I understand completely! I just feel like… anyone who undergoes such a major physical change would have to deal with that reality… that reality that society is superficial as hell, and to not let THAT affect how we look at ourselves as individual people. It’s strange, but it’s real.

The weirdest thing was people who I’d been tight with for a long time, all of a sudden asking for more of my time than they’d ever asked for before. That was jarring… but that has more to do with THEM, not me, so I just try to enjoy myself without internalizing THAT silliness.

Since I’m STILL in the process of changing my body, I’m trying to embrace the changes I STILL HAVE to undergo as well as what I’ve accomplished thus far. It’s strange owning up to that. *big hug* I understand you a lot on that. 🙂

Sarah November 30, 2010 - 2:46 PM

Hi, Erika,

I love your site and have gotten so much encouragement and great advice here. Thank you so much for all you do!

I can’t help wondering about the fact that you posted a picture of yourself actually distorting your face in the mirror, to accompany a post about being comfortable with the new “you” that you see in that mirror. I could just be completely dense and missing intentional irony here (it HAS been known to happen, lol). But if not, I really think it’s something to think on!

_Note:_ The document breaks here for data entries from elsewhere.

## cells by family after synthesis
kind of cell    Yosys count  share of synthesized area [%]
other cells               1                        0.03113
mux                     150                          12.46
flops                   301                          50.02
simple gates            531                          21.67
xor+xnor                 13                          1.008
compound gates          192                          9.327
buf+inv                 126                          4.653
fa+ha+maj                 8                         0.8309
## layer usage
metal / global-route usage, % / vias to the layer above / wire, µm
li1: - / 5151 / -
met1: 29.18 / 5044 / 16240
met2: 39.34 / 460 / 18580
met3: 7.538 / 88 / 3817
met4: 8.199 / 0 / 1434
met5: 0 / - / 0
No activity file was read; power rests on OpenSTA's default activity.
File: src/flat_wrapper.sv
// flat-port wrapper written by rule: the top's interface ports become plain ports
module pc_fetch_stage_flat 
#(
  parameter int               WIDTH    = 32,
  parameter logic [WIDTH-1:0] RESET_PC = '0,
  parameter int               STEP     = 4
)
  (clk, rst_n, redirect, redirect_pc, halt, pc_plus_step, fetch_kill, misalign_err, imem_req, imem_addr, imem_ready);
  pc_fetch_stage_if #(.WIDTH(WIDTH)) imem_i ();
  input  logic clk;
  input  logic rst_n;
  input  logic redirect;
  input  logic [WIDTH-1:0] redirect_pc;
  input  logic halt;
  output logic [WIDTH-1:0] pc_plus_step;
  output logic fetch_kill;
  output logic misalign_err;
  output wire logic [$bits(imem_i.req)-1:0] imem_req;
  output wire logic [$bits(imem_i.addr)-1:0] imem_addr;
  input wire logic [$bits(imem_i.ready)-1:0] imem_ready;
  assign imem_req = imem_i.req;
  assign imem_addr = imem_i.addr;
  assign imem_i.ready = imem_ready;
  pc_fetch_stage #(.WIDTH(WIDTH), .RESET_PC(RESET_PC), .STEP(STEP)) u_core (.clk(clk), .rst_n(rst_n), .imem(imem_i), .redirect(redirect), .redirect_pc(redirect_pc), .halt(halt), .pc_plus_step(pc_plus_step), .fetch_kill(fetch_kill), .misalign_err(misalign_err));
endmodule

Erika November 30, 2010 - 3:59 PM

LOL Thank you, and yes I did it on purpose. LOL

Considering all of the “serious” photos that I’ve taken over the past few days (will be able to share soon!), being able to look at myself with my tongue hanging out while talking about the person that I look at every day actually makes me smile. ‘Cause no matter what size I am, I’m always silly. LOL 🙂

Kimberly November 30, 2010 - 4:09 PM

I can completely identify with this thread. I’ve lost nearly 200 pounds (with another 35 to go before reconstructive surgery). I never truly believed that fat people were treated “so much worse” than average-sized people…until I lost nearly 200 pounds. The difference is astounding and quite difficult to verbalize.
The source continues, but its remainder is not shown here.